In September 2006, ground was broken at the future site of Talking Stick Resort. Phoenix-based company Chanen Construction Company, Inc. led construction of the project.

Casino Arizona 101 & Indian Bend remained open throughout construction until the resort's opening. The temporary structure that housed Casino Arizona was then auctioned, as were the majority of its contents.

On April 15, 2010, Talking Stick Resort opened on the former site of Casino Arizona at 101 and Talking Stick Way. An official grand opening took place on June 10.

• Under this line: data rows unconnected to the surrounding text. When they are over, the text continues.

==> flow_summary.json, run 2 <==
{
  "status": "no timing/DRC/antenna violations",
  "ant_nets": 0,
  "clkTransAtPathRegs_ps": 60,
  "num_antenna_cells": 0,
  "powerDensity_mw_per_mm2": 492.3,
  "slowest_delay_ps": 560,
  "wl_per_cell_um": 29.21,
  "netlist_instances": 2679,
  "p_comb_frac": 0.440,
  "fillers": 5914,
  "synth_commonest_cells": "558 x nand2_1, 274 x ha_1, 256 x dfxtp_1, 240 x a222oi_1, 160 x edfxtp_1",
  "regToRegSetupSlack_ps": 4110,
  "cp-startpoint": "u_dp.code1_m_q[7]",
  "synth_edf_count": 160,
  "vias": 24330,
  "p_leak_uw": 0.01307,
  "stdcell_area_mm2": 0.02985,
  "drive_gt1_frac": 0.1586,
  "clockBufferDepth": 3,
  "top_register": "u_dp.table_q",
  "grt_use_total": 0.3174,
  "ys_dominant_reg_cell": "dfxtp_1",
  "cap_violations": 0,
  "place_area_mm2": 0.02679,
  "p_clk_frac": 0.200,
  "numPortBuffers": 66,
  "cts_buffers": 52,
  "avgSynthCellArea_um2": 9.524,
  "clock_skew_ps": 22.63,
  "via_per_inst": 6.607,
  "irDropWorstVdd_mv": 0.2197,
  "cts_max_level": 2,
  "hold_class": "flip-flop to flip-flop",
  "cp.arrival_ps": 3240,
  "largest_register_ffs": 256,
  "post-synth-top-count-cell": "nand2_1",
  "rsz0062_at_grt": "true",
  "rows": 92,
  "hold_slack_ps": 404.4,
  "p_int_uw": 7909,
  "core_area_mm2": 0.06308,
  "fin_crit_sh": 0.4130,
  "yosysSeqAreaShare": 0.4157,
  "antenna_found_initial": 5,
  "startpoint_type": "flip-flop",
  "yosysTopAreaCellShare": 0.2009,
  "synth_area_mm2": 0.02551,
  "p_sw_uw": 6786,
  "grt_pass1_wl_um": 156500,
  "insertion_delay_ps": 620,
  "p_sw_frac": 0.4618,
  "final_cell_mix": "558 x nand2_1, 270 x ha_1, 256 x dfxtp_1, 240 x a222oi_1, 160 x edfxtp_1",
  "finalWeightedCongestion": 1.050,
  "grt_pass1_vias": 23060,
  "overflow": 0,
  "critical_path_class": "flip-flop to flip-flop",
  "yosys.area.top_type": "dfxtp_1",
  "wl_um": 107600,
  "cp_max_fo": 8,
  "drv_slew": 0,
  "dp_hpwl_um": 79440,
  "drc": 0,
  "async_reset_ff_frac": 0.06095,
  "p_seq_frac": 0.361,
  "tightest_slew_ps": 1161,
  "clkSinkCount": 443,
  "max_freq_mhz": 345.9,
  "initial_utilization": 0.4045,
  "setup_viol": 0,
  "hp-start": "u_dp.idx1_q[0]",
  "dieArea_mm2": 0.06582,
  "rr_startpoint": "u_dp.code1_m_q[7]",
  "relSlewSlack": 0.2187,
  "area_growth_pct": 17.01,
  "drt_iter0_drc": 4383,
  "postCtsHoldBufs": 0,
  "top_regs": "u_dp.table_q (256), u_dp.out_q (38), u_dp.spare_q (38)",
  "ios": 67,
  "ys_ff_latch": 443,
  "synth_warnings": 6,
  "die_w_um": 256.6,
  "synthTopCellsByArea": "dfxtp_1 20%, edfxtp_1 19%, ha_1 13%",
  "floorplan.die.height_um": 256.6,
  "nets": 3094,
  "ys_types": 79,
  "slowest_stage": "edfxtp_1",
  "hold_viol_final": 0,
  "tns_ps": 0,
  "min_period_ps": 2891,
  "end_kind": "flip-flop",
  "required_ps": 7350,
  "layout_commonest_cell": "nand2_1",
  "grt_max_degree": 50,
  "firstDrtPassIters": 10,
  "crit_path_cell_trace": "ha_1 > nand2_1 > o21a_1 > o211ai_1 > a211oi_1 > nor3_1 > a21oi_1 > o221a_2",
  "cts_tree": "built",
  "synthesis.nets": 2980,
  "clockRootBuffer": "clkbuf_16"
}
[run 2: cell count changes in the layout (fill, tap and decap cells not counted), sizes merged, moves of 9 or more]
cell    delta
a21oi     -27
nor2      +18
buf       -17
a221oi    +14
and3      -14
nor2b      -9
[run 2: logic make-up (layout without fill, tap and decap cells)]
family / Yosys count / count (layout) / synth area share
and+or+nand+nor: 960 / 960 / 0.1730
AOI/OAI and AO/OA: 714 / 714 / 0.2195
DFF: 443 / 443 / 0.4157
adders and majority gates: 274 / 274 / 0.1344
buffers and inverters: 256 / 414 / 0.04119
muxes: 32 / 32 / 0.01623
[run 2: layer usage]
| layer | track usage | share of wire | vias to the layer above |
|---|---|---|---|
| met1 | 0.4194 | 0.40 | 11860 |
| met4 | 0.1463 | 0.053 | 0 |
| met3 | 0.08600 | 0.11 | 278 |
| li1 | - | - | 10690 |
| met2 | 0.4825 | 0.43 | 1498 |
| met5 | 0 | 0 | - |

On August 11, 2018, a massive monsoon storm flooded Talking Stick Resort Casino's generator, backup generator, and portions of the hotel and casino, forcing all guests to evacuate immediately. It remained entirely closed while cleanup and power restoration efforts took place. The resort reopened more than a month later, on September 24, 2018.

== Hotel ==
The hotel houses 496 deluxe rooms with 15 luxury suites and 30 executive king suites.
The architectural design of Talking Stick Resort mirrors the Salt River Pima-Maricopa Indian Community through the use of native stones, plants and earth-tone color schemes.

== Gaming ==
Talking Stick Resort’s gaming floor covers 98,000 square feet. It includes more than 850 slot machines, 54 tables of Blackjack, Three Card Poker, Craps, Roulette, Pai Gow, Ultimate Texas Hold'Em, Let It Ride and Lucky Ladies.

Talking Stick Resort is home to the ARENA Poker Room that features 49 poker tables including Texas Hold ‘Em, 7-Card Stud and Omaha. The ARENA Poker Room also hosts the annual Arizona State Poker Championship and Arizona State Ladies Poker Championship.
Talking Stick Resort also offers Keno games in its Keno hall.

== Shows ==
Prior to the opening of Talking Stick Resort, Casino Arizona 101 & Talking Stick Way was the first gaming facility to produce and televise its own sports show titled, “We’ve Got Your Game.” The show went on to air more than 200 episodes and featured such sports figures as Troy Aikman, Amar'e Stoudemire, Steve Nash, Kyle Petty, Mike Tyson and Mike Ditka.
Since 2011, Talking Stick Resort has been the host of Phoenix Fashion Week.

== Attractions ==
Talking Stick Resort has six restaurants throughout the facility including Orange Sky, Ocean Trail, Blue Coyote Café, Blue Coyote Cantina, Tash and Black Fig Bistro.
There is also a Cultural Center in the hotel lobby that features Native American artworks, photographs, paintings and jewelry that reflect the Pima and Maricopa Indian heritages.

The property is located in the Talking Stick Entertainment District. Other nearby attractions include Talking Stick Resort Golf Club, the Pavilions at Talking Stick Resort, Butterfly Wonderland, and Major League Baseball's newest spring training complex, Salt River Fields at Talking Stick, which opened in 2011 and is the spring base of the Arizona Diamondbacks and the Colorado Rockies.
On December 2, 2014, the venue purchased the naming rights of the former U.S. Airways Center and re-branded it as the Talking Stick Resort Arena in 2015.